目前用于肿瘤细胞免疫治疗的免疫活性细胞主要有肿瘤浸润性淋巴细胞(TIL)、树突状细胞(DC)以及细胞因子诱导的杀伤细胞(CIK)等。CIK细胞是一种杀伤力强的免疫活性细胞,其主要效应细胞的表面标志为CD3+CD56+,与其他过继性免疫治疗细胞相比,具有增殖速度快、杀瘤活性高、杀瘤谱广等优点。但是,肿瘤病人免疫功能受损,免疫细胞功能减弱,因此,来源于肿瘤病人外周血制备的CIK细胞杀伤肿瘤能力低下,影响CIK细胞疗效。
发明内容
本发明的目的在于提供一种用于肿瘤细胞免疫治疗的高细胞毒活性CIK细胞以及制备该高细胞毒活性CIK细胞的方法,该CIK细胞具有很强的增殖力,CD3+、CD8+和CD3+CD56+细胞的比例高,并且对肿瘤治疗效果优异。
上述目的是通过如下技术方案实现的:
一种用于肿瘤细胞免疫治疗的高细胞毒活性CIK细胞,通过如下步骤制备:(1)取患者外周血,收集外周血的单个核细胞部分;(2)将步骤(1)收集的外周血的单个核细胞部分离心,弃去上清液,获得单个核细胞;(3)取单个核细胞按照1×106/mL细胞,加入含500~2000IU/mLγ干扰素和80~120ng/mLAphanalideK的完全培养基,开始诱导培养;其中,完全培养基,包括含体积百分比为10%FBS的RPMI1640细胞培养液;(4)步骤(3)的细胞培养20~28小时后,加入50~1000ng/mL抗人CD3单克隆抗体和500~2000IU/mL重组人IL-2,继续诱导培养,其中,每隔2~3天传代培养一次,整个诱导培养的时间为13~21天,获得CIK细胞。

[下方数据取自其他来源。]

## src/rtl/ram_copy_engine_pkg.sv

```systemverilog
// Shared definitions for the RAM copy engine: FSM encoding, default sizes
// and the maximum job length helper.
package ram_copy_engine_pkg;

  localparam int DEF_DATA_W = 32;
  localparam int DEF_ADDR_W = 8;
  localparam int DEF_RD_LAT = 1;

  // Engine FSM states; encodings are fixed so debug dumps stay readable.
  typedef enum logic [1:0] {
    ST_IDLE = 2'd0,
    ST_RD   = 2'd1,
    ST_WR   = 2'd2,
    ST_FIN  = 2'd3
  } state_e;

  // Largest accepted word count: one full pass over the address space.
  function automatic int max_len(input int addr_w);
    return 32'sd1 << addr_w;
  endfunction

endpackage

```

## src/rtl/ram_copy_engine_if.sv

```systemverilog
// Control and RAM-port bundle for the copy engine. The master side is the
// engine itself; the slave side is the control path plus the RAM.
interface ram_copy_engine_if
  import ram_copy_engine_pkg::*;
#(
  parameter int DATA_W = DEF_DATA_W,
  parameter int ADDR_W = DEF_ADDR_W
) ();

  // Job request and status
  logic              start;
  logic [ADDR_W-1:0] src_addr;
  logic [ADDR_W-1:0] dst_addr;
  logic [ADDR_W:0]   len;
  logic              busy;
  logic              done;
  logic              err;
  logic [ADDR_W:0]   words_done;

  // Single-port RAM connection
  logic [ADDR_W-1:0] ram_addr;
  logic [DATA_W-1:0] ram_wdata;
  logic              ram_we;
  logic [DATA_W-1:0] ram_rdata;

  modport master (
    input  start, src_addr, dst_addr, len, ram_rdata,
    output busy, done, err, words_done, ram_addr, ram_wdata, ram_we
  );

  modport slave (
    output start, src_addr, dst_addr, len, ram_rdata,
    input  busy, done, err, words_done, ram_addr, ram_wdata, ram_we
  );

endinterface

```

## src/rtl/ram_copy_engine.sv

```systemverilog
// Autonomous word mover: on start, copies len words from src_addr to
// dst_addr through a single-port RAM, strictly ascending, one read then one
// write per word. All outputs are registered and computed from next state.
module ram_copy_engine
  import ram_copy_engine_pkg::*;
#(
  parameter int DATA_W = DEF_DATA_W,
  parameter int ADDR_W = DEF_ADDR_W,
  parameter int RD_LAT = DEF_RD_LAT
) (
  input  logic               clk,
  input  logic               rst,
  ram_copy_engine_if.master  bus
);

  localparam int LAT_W = (RD_LAT > 0) ? $clog2(RD_LAT + 1) : 1;

  localparam logic [ADDR_W:0]   MAX_LEN  = (ADDR_W + 1)'(max_len(ADDR_W));
  localparam logic [ADDR_W:0]   CNT_ZERO = {(ADDR_W + 1){1'b0}};
  localparam logic [ADDR_W:0]   CNT_ONE  = {{ADDR_W{1'b0}}, 1'b1};
  localparam logic [ADDR_W-1:0] PTR_ZERO = {ADDR_W{1'b0}};
  localparam logic [ADDR_W-1:0] PTR_ONE  = {{(ADDR_W - 1){1'b0}}, 1'b1};
  localparam logic [DATA_W-1:0] DAT_ZERO = {DATA_W{1'b0}};
  localparam logic [LAT_W-1:0]  LAT_ZERO = {LAT_W{1'b0}};
  localparam logic [LAT_W-1:0]  LAT_ONE  = {{(LAT_W - 1){1'b0}}, 1'b1};
  localparam logic [LAT_W-1:0]  LAT_LAST = LAT_W'(RD_LAT);

  // FSM state
  state_e state_q, state_d;

  // Job datapath: pointers, remaining count, read-latency counter
  logic [ADDR_W-1:0] sp_q, sp_d;
  logic [ADDR_W-1:0] dp_q, dp_d;
  logic [ADDR_W:0]   rem_q, rem_d;
  logic [ADDR_W:0]   wd_q, wd_d;
  logic [LAT_W-1:0]  lat_q, lat_d;
  logic              err_flag_q, err_flag_d;

  // Registered outputs; ram_wdata_q doubles as the read data buffer
  logic              busy_q, busy_d;
  logic              done_q, done_d;
  logic              err_q, err_d;
  logic              ram_we_q, ram_we_d;
  logic [ADDR_W-1:0] ram_addr_q, ram_addr_d;
  logic [DATA_W-1:0] ram_wdata_q, ram_wdata_d;

  logic len_bad_s;
  logic len_zero_s;
  logic rd_last_s;

  assign len_bad_s  = (bus.len > MAX_LEN);
  assign len_zero_s = (bus.len == CNT_ZERO);
  assign rd_last_s  = (state_q == ST_RD) && (lat_q == LAT_LAST);

  // State register; reset abandons any job in flight
  always_ff @(posedge clk or posedge rst) begin
    if (rst) begin
      state_q <= ST_IDLE;
    end else begin
      state_q <= state_d;
    end
  end

  // Next-state logic: start is honoured only in IDLE, everything else ignores it
  always_comb begin
    state_d = state_q;
    case (state_q)
      ST_IDLE: begin
        if (bus.start) begin
          if (len_bad_s || len_zero_s) begin
            state_d = ST_FIN;
          end else begin
            state_d = ST_RD;
          end
        end else begin
          state_d = ST_IDLE;
        end
      end
      ST_RD: begin
        if (rd_last_s) begin
          state_d = ST_WR;
        end else begin
          state_d = ST_RD;
        end
      end
      ST_WR: begin
        if (rem_q == CNT_ONE) begin
          state_d = ST_FIN;
        end else begin
          state_d = ST_RD;
        end
      end
      ST_FIN: begin
        state_d = ST_IDLE;
      end
      default: begin
        state_d = ST_IDLE;
      end
    endcase
  end

  // Datapath next values: latch the job in IDLE, advance pointers on each write
  always_comb begin
    sp_d       = sp_q;
    dp_d       = dp_q;
    rem_d      = rem_q;
    wd_d       = wd_q;
    err_flag_d = err_flag_q;
    case (state_q)
      ST_IDLE: begin
        if (bus.start) begin
          sp_d       = bus.src_addr;
          dp_d       = bus.dst_addr;
          rem_d      = bus.len;
          wd_d       = CNT_ZERO;
          err_flag_d = len_bad_s;
        end else begin
          err_flag_d = err_flag_q;
        end
      end
      ST_WR: begin
        sp_d  = sp_q + PTR_ONE;
        dp_d  = dp_q + PTR_ONE;
        rem_d = rem_q - CNT_ONE;
        wd_d  = wd_q + CNT_ONE;
      end
      default: begin
        sp_d = sp_q;
      end
    endcase

    // Latency counter restarts on every entry into RD
    if ((state_q == ST_RD) && (state_d == ST_RD)) begin
      lat_d = lat_q + LAT_ONE;
    end else begin
      lat_d = LAT_ZERO;
    end
  end

  // Datapath registers
  always_ff @(posedge clk or posedge rst) begin
    if (rst) begin
      sp_q       <= PTR_ZERO;
      dp_q       <= PTR_ZERO;
      rem_q      <= CNT_ZERO;
      wd_q       <= CNT_ZERO;
      lat_q      <= LAT_ZERO;
      err_flag_q <= 1'b0;
    end else begin
      sp_q       <= sp_d;
      dp_q       <= dp_d;
      rem_q      <= rem_d;
      wd_q       <= wd_d;
      lat_q      <= lat_d;
      err_flag_q <= err_flag_d;
    end
  end

  // Output decode from the upcoming state so the registered outputs line up with it
  always_comb begin
    busy_d     = (state_d == ST_RD) || (state_d == ST_WR);
    done_d     = (state_d == ST_FIN);
    err_d      = (state_d == ST_FIN) && err_flag_d;
    ram_we_d   = (state_d == ST_WR);
    ram_addr_d = ram_addr_q;
    case (state_d)
      ST_RD:   ram_addr_d = sp_d;
      ST_WR:   ram_addr_d = dp_d;
      default: ram_addr_d = ram_addr_q;
    endcase
    if (rd_last_s) begin
      ram_wdata_d = bus.ram_rdata;
    end else begin
      ram_wdata_d = ram_wdata_q;
    end
  end

  // Output registers; ram_we falls the moment reset asserts
  always_ff @(posedge clk or posedge rst) begin
    if (rst) begin
      busy_q      <= 1'b0;
      done_q      <= 1'b0;
      err_q       <= 1'b0;
      ram_we_q    <= 1'b0;
      ram_addr_q  <= PTR_ZERO;
      ram_wdata_q <= DAT_ZERO;
    end else begin
      busy_q      <= busy_d;
      done_q      <= done_d;
      err_q       <= err_d;
      ram_we_q    <= ram_we_d;
      ram_addr_q  <= ram_addr_d;
      ram_wdata_q <= ram_wdata_d;
    end
  end

  assign bus.busy       = busy_q;
  assign bus.done       = done_q;
  assign bus.err        = err_q;
  assign bus.words_done = wd_q;
  assign bus.ram_we     = ram_we_q;
  assign bus.ram_addr   = ram_addr_q;
  assign bus.ram_wdata  = ram_wdata_q;

endmodule

```

## src/flat_wrapper.sv

```systemverilog
// flat-port wrapper written by rule: the top's interface ports become plain ports
module ram_copy_engine_flat import ram_copy_engine_pkg::*;
#(
  parameter int DATA_W = DEF_DATA_W,
  parameter int ADDR_W = DEF_ADDR_W,
  parameter int RD_LAT = DEF_RD_LAT
)
  (clk, rst, bus_start, bus_src_addr, bus_dst_addr, bus_len, bus_ram_rdata, bus_busy, bus_done, bus_err, bus_words_done, bus_ram_addr, bus_ram_wdata, bus_ram_we);
  ram_copy_engine_if #(.DATA_W(DATA_W), .ADDR_W(ADDR_W)) bus_i ();
  input  logic clk;
  input  logic rst;
  input wire logic [$bits(bus_i.start)-1:0] bus_start;
  input wire logic [$bits(bus_i.src_addr)-1:0] bus_src_addr;
  input wire logic [$bits(bus_i.dst_addr)-1:0] bus_dst_addr;
  input wire logic [$bits(bus_i.len)-1:0] bus_len;
  input wire logic [$bits(bus_i.ram_rdata)-1:0] bus_ram_rdata;
  output wire logic [$bits(bus_i.busy)-1:0] bus_busy;
  output wire logic [$bits(bus_i.done)-1:0] bus_done;
  output wire logic [$bits(bus_i.err)-1:0] bus_err;
  output wire logic [$bits(bus_i.words_done)-1:0] bus_words_done;
  output wire logic [$bits(bus_i.ram_addr)-1:0] bus_ram_addr;
  output wire logic [$bits(bus_i.ram_wdata)-1:0] bus_ram_wdata;
  output wire logic [$bits(bus_i.ram_we)-1:0] bus_ram_we;
  assign bus_i.start = bus_start;
  assign bus_i.src_addr = bus_src_addr;
  assign bus_i.dst_addr = bus_dst_addr;
  assign bus_i.len = bus_len;
  assign bus_i.ram_rdata = bus_ram_rdata;
  assign bus_busy = bus_i.busy;
  assign bus_done = bus_i.done;
  assign bus_err = bus_i.err;
  assign bus_words_done = bus_i.words_done;
  assign bus_ram_addr = bus_i.ram_addr;
  assign bus_ram_wdata = bus_i.ram_wdata;
  assign bus_ram_we = bus_i.ram_we;
  ram_copy_engine #(.DATA_W(DATA_W), .ADDR_W(ADDR_W), .RD_LAT(RD_LAT)) u_core (.clk(clk), .rst(rst), .bus(bus_i));
endmodule
```

## config.mk

```make
export PLATFORM = sky130hd
export DESIGN_NAME = ram_copy_engine_flat
export DESIGN_NICKNAME = d
export VERILOG_FILES = /design/src/rtl/ram_copy_engine_pkg.sv /design/src/rtl/ram_copy_engine_if.sv /design/src/rtl/ram_copy_engine.sv /design/src/flat_wrapper.sv
export SDC_FILE = /design/constraint.sdc
export NUM_CORES = 1
export LEC_CHECK = 0
export ABC_AREA = 1
export BUFFER_PORTS_ARGS = -buffer_cell sky130_fd_sc_hd__buf_2
export CAP_MARGIN = 20
export CORE_MARGIN = 2
export CORE_UTILIZATION = 30
export DETAILED_ROUTE_END_ITERATION = 6
export PLACE_DENSITY_LB_ADDON = 0.15
export RECOVER_POWER = 50
export SLEW_MARGIN = 40
export SYNTH_ARGS = -nofsm -noshare
export SYNTH_HDL_FRONTEND = slang
export SYNTH_SLANG_ARGS = --single-unit
```

## constraint.sdc

```tcl
create_clock -name clk -period 3.5 [get_ports clk]
set_input_delay 0.7 -clock clk [delete_from_list [all_inputs] [get_ports clk]]
set_output_delay 0.7 -clock clk [all_outputs]
set_load 0.005 [all_outputs]
```

==> flow_metrics.tcl, run 1 <==
set metrics [dict create \
    ys_seq_area_share_pct 50.37 \
    worst_pin_slew_ps 2058 \
    synth_top_area_share_pct 50.37 \
    synth_nets 586 \
    fin_util_pct 38.23 \
    ys_seq_elements 82 \
    cts.reportedPaths.clkPinSlew_ps 60 \
    cp_slowest_stage_delay_ps 1160 \
    period_minus_slack_ps 2586 \
    grt_pass1_vias 3725 \
    path_buf_inv 3 \
    crit_type "in2async" \
    dieArea_sq_um 14530 \
    slew_headroom_pct -37.93 \
    status "finished with violations" \
    cts_sinks 82 \
    nNetsFinal 696 \
    postCtsResizedCells 0 \
    grt_pass1_wl_um 18750 \
    end_kind "asynchronous set/reset pin" \
    vias 3700 \
    synth_edf_count 0 \
    syn-mean-instance-area_sq_um 7.880 \
    synthCells 517 \
    drt_iter0_drc 235 \
    layout_common_cells "nand2_1, buf_2, dfrtp_1" \
    initial_core_util_pct 30.76 \
    via_per_inst 4.579 \
    final_common_cell "nand2_1" \
    n_fill_cell 1410 \
    die_h_um 120.5 \
    grt_max_degree 47 \
    grtUsageTotal_pct 16.39 \
    violations "capacitance limit, slew limit" \
    root_buffer "clkbuf_16" \
    min_path_type "reg2reg" \
    ys_top_cells_by_area "dfrtp_1, nand2_1, nand3_1, inv_1, nor2_1" \
    max_freq_mhz 386.8 \
    postCtsHoldBufs 0 \
    antenna_found_initial 0 \
    grt_overflow 0 \
    p_per_area_nw_per_um2 414.2 \
    ant_nets 0 \
    htreeDepth 3 \
    slowest_stage "clkinvlp_2" \
    crit_arrival_ps 2880 \
    drv_cap 1 \
    synth_cell_type_count 38 \
    vdd_drop_max_mv 0.3685 \
    post-place-ws_ps 523.9 \
    period_share_pct 73.87 \
    critPathMaxFanout 46 \
    route.detailed.drc 0 \
    required_ps 3790 \
    cts_tree "yes" \
    dp_hpwl_um 8011 \
    drive_above_1_share_pct 21.68 \
    cts_made_buffers 9 \
    gp_congestion 0.8402 \
    pin_count 113 \
    path_cells "buf_2 -> clkinvlp_2 -> clkbuf_1" \
    final.setup.tns_ps 0 \
    ys_warn_count 0 \
    wl_per_cell_um 13.87 \
    setup_viol 0 \
    synth-async-reset-ratio_pct 100.0 \
    die_w_um 120.5 \
    crit_family "buffers and inverters" \
    syn-cell-area_sq_um 4074 \
    finClkSkew_ps 6.575 \
    finalHoldViolations 0 \
    n_antenna_cell 0 \
    postCtsSetupBuffers 0 \
    area_growth_pct 24.26 \
    fin_ws_ps 914.5 \
    synth_flop_cell "dfrtp_1" \
    p_leak_nw 2.636 \
    insertion_delay_ps 340 \
    cts_buffer_depth 2 \
    totalWireLength_um 11200 \
    fp-row-count 42 \
    slew_viol_final 47 \
    core_area_sq_um 13240 \
    synth_top_area_cell "dfrtp_1" \
    worstSetupStartpointType "input pin" \
    first_pass_iters 5 \
    port_buffers 112 \
    rsz0062_at_grt "no" \
]
routing by layer:
| layer | global-route usage (%) | routed length (um) | vias up |
|---|---|---|---|
| li1 | - | - | 1861 |
| met4 | 4.360 | 156 | 0 |
| met1 | 21.89 | 5247 | 1720 |
| met5 | 0 | 0 | - |
| met3 | 6.321 | 886 | 9 |
| met2 | 24.89 | 4913 | 110 |
tightest hold or removal path, stage by stage (launching register included):
cell	delay, ps
dfrtp_1	340
nand2_1	50
nand2_1	50
state kept, by name, indices dropped and copies added (netlist names):
| name | cells |
|---|---|
| u_core.bus.ram_addr | 8 |
| u_core.state_q | 2 |
| u_core.bus.busy | 1 |
| u_core.rem_q | 9 |
| u_core.bus.words_done | 9 |
| u_core.bus.err | 1 |
| u_core.dp_q | 8 |
| u_core.bus.done | 1 |
| u_core.lat_q | 1 |
| u_core.err_flag_q | 1 |
| u_core.sp_q | 8 |
| u_core.bus.ram_wdata | 32 |
| u_core.bus.ram_we | 1 |
stage by stage:
step / std cells / instance area, sq um / hold slack (ps) / power, mW
floorplan: 517 / 4074 / 446.9 / 1.028
global route: 808 / 5062 / 495.7 / 2.184
global placement: 792 / 4780 / 457.3 / 1.095
finish: 808 / 5062 / 478.0 / 2.097
CTS: 808 / 5097 / 370.3 / 2.134
detailed placement: 792 / 4783 / 461.5 / 1.097
power by group:
part / leakage [nW] / total (mW) / switching, mW / internal (mW)
clock: 0.151 / 1.02 / 0.376 / 0.646
combinational: 1.52 / 0.0960 / 0.0512 / 0.0448
sequential: 0.968 / 0.978 / 0.0110 / 0.967
path summary, 6_finish.rpt:
kind / start / endpoint / slack, ps / depth (start not counted)
hold reg to reg: u_core.bus.ram_wdata[0]$_DFFE_PP0P_ / u_core.bus.ram_wdata[0]$_DFFE_PP0P_ / 480 / 2
setup reg to reg: u_core.state_q[1]$_DFF_PP0_ / u_core.bus.ram_addr[1]$_DFFE_PP0P_ / 930 / 7
setup / recovery: rst / u_core.bus.ram_wdata[8]$_DFFE_PP0P_ / 910 / 3
min in group asynchronous: rst / u_core.bus.ram_wdata[31]$_DFFE_PP0P_ / 890 / 2
hold / removal: u_core.bus.ram_wdata[0]$_DFFE_PP0P_ / u_core.bus.ram_wdata[0]$_DFFE_PP0P_ / 480 / 2
max in group clk: u_core.state_q[1]$_DFF_PP0_ / u_core.bus.ram_addr[1]$_DFFE_PP0P_ / 930 / 7
kinds of logic after synthesis:
| group | share of synthesized area [%] |
|---|---|
| AO/OA/AOI/OAI | 7.832 |
| adder cells (fa/ha/maj) | 2.764 |
| buffers and inverters | 7.186 |
| XOR/XNOR | 0.2150 |
| flip-flops | 50.37 |
| AND/OR/NAND/NOR | 31.63 |
cells in the mapped netlist, drive strengths merged, types with 4 or more instances:
library cell,count
nor2,40
o211ai,5
inv,48
or2,4
nand4,8
dfrtp,82
a21oi,7
buf,12
nand3,41
o21ai,26
clkbuf,5
nand2,208
ha,9
o22ai,6
area by class of cell:
| type | instances | area, sq um | area share, % |
|---|---|---|---|
| sequential | 82 | 2052 | 40.53 |
| multi-input combinational | 369 | 1718 | 33.93 |
| timing repair buffer | 116 | 570.5 | 11.27 |
| clock buffer | 14 | 254.0 | 5.017 |
| tap | 176 | 220.2 | 4.350 |
| inverter | 49 | 187.7 | 3.707 |
| clock inverter | 2 | 60.06 | 1.186 |
Power figures use the tool's default switching activity.
==> inputs of run 2 (changes only) <==
--- a/config.mk
+++ b/config.mk
@@ -5,7 +5,7 @@
 export SDC_FILE = /design/constraint.sdc
 export NUM_CORES = 1
 export LEC_CHECK = 0
-export ABC_AREA = 1
+export ABC_AREA = 0
 export BUFFER_PORTS_ARGS = -buffer_cell sky130_fd_sc_hd__buf_2
 export CAP_MARGIN = 20
 export CORE_MARGIN = 2
==> constraint.sdc (replaced) <==
create_clock -name clk -period 2.1 [get_ports clk]
set_input_delay 0.42 -clock clk [delete_from_list [all_inputs] [get_ports clk]]
set_output_delay 0.42 -clock clk [all_outputs]
set_load 0.005 [all_outputs]
==> run 2 against run 1 <==
  * The run ends with setup timing left
  * Hold slack got worse by 180 ps
  * First-iteration DRC count decreased by 19%
  * Flip-flop and latch count unchanged
  * Critical endpoint is now u_core.bus.ram_addr[6]$_DFFE_PP0P_
==> flow_metrics.tcl, run 2 <==
set metrics [dict create \
    core_area_sq_um 12670 \
    finClkSkew_ps 10.36 \
    multi_input_area_sq_um 1800 \
    required_ps 2330 \
    grt_pass1_vias 3422 \
    worstSetupStartpointType "flip-flop" \
    min_path_type "in2reg" \
    end_kind "flip-flop" \
    p_leak_nw 2.431 \
    cts_tree "yes" \
    htreeDepth 3 \
    synth_nets 428 \
    wl_per_cell_um 15.96 \
    syn-cell-area_sq_um 3894 \
    drive_above_1_share_pct 42.44 \
    synth_flop_cell "dfrtp_1" \
    die_h_um 117.9 \
    synth_common_cells "dfrtp_1, nand2_1, mux2_2" \
    crit_arrival_ps 2470 \
    route.detailed.drc 0 \
    worst_pin_slew_ps 1175 \
    vias 3355 \
    status "finished with violations" \
    regArea_sq_um 2052 \
    setup_viol 8 \
    grt_overflow 0 \
    p_per_area_nw_per_um2 1527 \
    drt_iter0_drc 190 \
    cts.reportedPaths.clkPinSlew_ps 70 \
    root_buffer "clkbuf_16" \
    synth_cell_type_count 57 \
    stdcell_count 681 \
    violations "setup timing" \
    cts_sinks 82 \
    synthCells 359 \
    ant_nets 0 \
    dieArea_sq_um 13910 \
    via_per_inst 4.927 \
    drv_cap 0 \
    n_fill_cell 1268 \
    syn-mean-instance-area_sq_um 10.85 \
    largest_register_ffs 32 \
    port_buffers 112 \
    fin_util_pct 41.72 \
    period_minus_slack_ps 2244 \
    fin_ws_ps -143.7 \
    fp-row-count 41 \
    cts_made_buffers 9 \
    synth-async-reset-ratio_pct 100.0 \
    crit_family "simple AND/OR/NAND/NOR gates" \
    grt_pass1_wl_um 17640 \
    dp_hpwl_um 7809 \
    period_share_pct 106.8 \
    initial_core_util_pct 30.73 \
    ys_warn_count 0 \
    pin_count 113 \
    vdd_drop_max_mv 0.5988 \
    crit_type "reg2reg" \
    n_antenna_cell 0 \
    finalHoldViolations 0 \
    cp_slowest_stage_delay_ps 560 \
    path_cells "or4_4 -> nor3_4 -> nand3_2 -> o211a_4 -> ha_4 -> nor2_2 -> and2_1 -> a221o_1" \
    synth_top_area_cell "dfrtp_1" \
    nNetsFinal 573 \
    critPathMaxFanout 5 \
    synth_most_common_cell "dfrtp_1" \
    worst_hold_slack_ps 302.8 \
    layout_common_cells "buf_2, dfrtp_1, buf_4" \
    final_common_cell "buf_2" \
    ys_seq_area_share_pct 52.70 \
    antenna_found_initial 0 \
    p_total_mw 8.073 \
    synth_edf_count 0 \
    placedCellCount 662 \
    slew_headroom_pct 21.64 \
    slowest_stage "or4_4" \
    slew_viol_final 0 \
    max_freq_mhz 445.7 \
    rsz0062_at_grt "yes" \
    first_pass_iters 4 \
    area_growth_pct 35.76 \
    grt_max_degree 83 \
    gp_congestion 0.8168 \
    totalWireLength_um 10870 \
    die_w_um 117.9 \
    ys_top_cells_by_area "dfrtp_1, mux2_2, nand2_1, o21ai_0, ha_1" \
    ys_seq_elements 82 \
    insertion_delay_ps 350 \
    grtUsageTotal_pct 16.25 \
    synth_top_area_share_pct 52.70 \
    cts_buffer_depth 2 \
    path_buf_inv 0 \
]
## run 2: cell count changes after synthesis, sizes merged, moves of 5 or more
cell | previous run | this run
inv | 48 | 14
nand3 | 41 | 12
nor2 | 40 | 13
o22ai | 6 | 11
and2 | 0 | 5
o31ai | 0 | 5
a21oi | 7 | 20
mux2 | 0 | 32
nand2 | 208 | 35
and3 | 0 | 5
## run 2: kinds of logic after synthesis
kind of cell,after synthesis,synth area share [%]
AND/OR/NAND/NOR,104,13.95
AO/OA/AOI/OAI,96,16.42
flip-flops,82,52.70
multiplexers,34,9.769
buffers and inverters,31,3.599
adder cells (fa/ha/maj),9,2.892
XOR/XNOR,3,0.6749
## run 2: routing by layer
layer,wire length (um),GRT usage [%]
met2,5095,25.80
met3,749,6.105
met1,4796,20.26
met5,0,0
met4,227,5.723
## run 2: where the power goes
group | switching, mW | internal (mW)
Combinational | 1.83 | 1.91
Clock | 0.659 | 0.803
Sequential | 0.549 | 2.32
Total | 3.04 | 5.03
## run 2: metrics by stage
step | instance area [sq um] | setup TNS, ps | worst slack [ps]
after global placement | 4892 | -2560 | -347.7
after global routing | 5286 | -1713 | -233.3
after CTS | 5251 | -705.1 | -133.9
after detailed placement | 4892 | -2935 | -389.7
after floorplan | 3931 | -262.1 | -130.6
final | 5286 | -761.7 | -143.7
## run 2: cell type report
cell class / instances / share of cell area [%]
Sequential cell: 82 / 38.82
Timing Repair Buffer: 151 / 16.54
Clock buffer: 10 / 4.331
Inverter: 14 / 1.373
Multi-Input combinational cell: 246 / 34.06
Tap cell: 172 / 4.071
Clock inverter: 6 / 0.8047
## run 2: worst register-to-register path, delay by kind of cell (launching register included)
| family | cells | cell delay, ps |
|---|---|---|
| AOI/OAI and AO/OA | 2 | 430 |
| adders and majority gates | 1 | 310 |
| DFF | 1 | 380 |
| and+or+nand+nor | 5 | 1010 |
## run 2: path summary, 6_finish.rpt
path / from / endpoint / slack (ps) / cells past startpoint
max in group asynchronous: rst / u_core.bus.err$_DFF_PP0_ / 850 / 3
min in group asynchronous: rst / u_core.bus.ram_wdata[2]$_DFFE_PP0P_ / 480 / 3
setup reg to reg: u_core.rem_q[4]$_DFFE_PP0P_ / u_core.bus.ram_addr[6]$_DFFE_PP0P_ / -140 / 8
hold / removal: bus_dst_addr[7] / u_core.dp_q[7]$_DFF_PP0_ / 300 / 3
hold reg to reg: u_core.err_flag_q$_DFF_PP0_ / u_core.err_flag_q$_DFF_PP0_ / 470 / 2
setup / recovery: u_core.rem_q[4]$_DFFE_PP0P_ / u_core.bus.ram_addr[6]$_DFFE_PP0P_ / -140 / 8
## run 2: what timing repair did
item | CTS | global route
resized for setup | 15 | 8
setup buffers | 1 | 3
pin swaps | 5 | 2
setup endpoints to repair | 8 | 9
hold buffers | 0 | 0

进一步地,步骤(1)中所述收集外周血的单个核细胞部分的方法为:(a)患者外周血中,加入1~1.5倍体积的不含血清的细胞培养液或pH7.2PBS缓冲液稀释,充分混匀;其中,细胞培养液包括:RPMI1640培养液和IMDM培养液;(b)将步骤(a)获得的血液稀释液加入到淋巴细胞分离液的界面上;(c)1500~2500转/分钟,离心15~20分钟,收集中间层,获得单个核细胞。
进一步地,步骤(1)中所述收集外周血的单个核细胞部分的方法为:患者经采用血细胞分离机上的淋巴细胞采集程序,单采集患者的外周血单个核细胞。
进一步地,步骤(2)中,离心的转速为1000~1500转/分钟,离心的时间为7~10分钟。
进一步地,步骤(4)所述继续诱导培养,每2~3天用含500~2000IU/mL重组人IL-2的完全培养基或含500~2000IU/mL重组人IL-2和100~500IU/mL重组人IL-1的完全培养基传代培养。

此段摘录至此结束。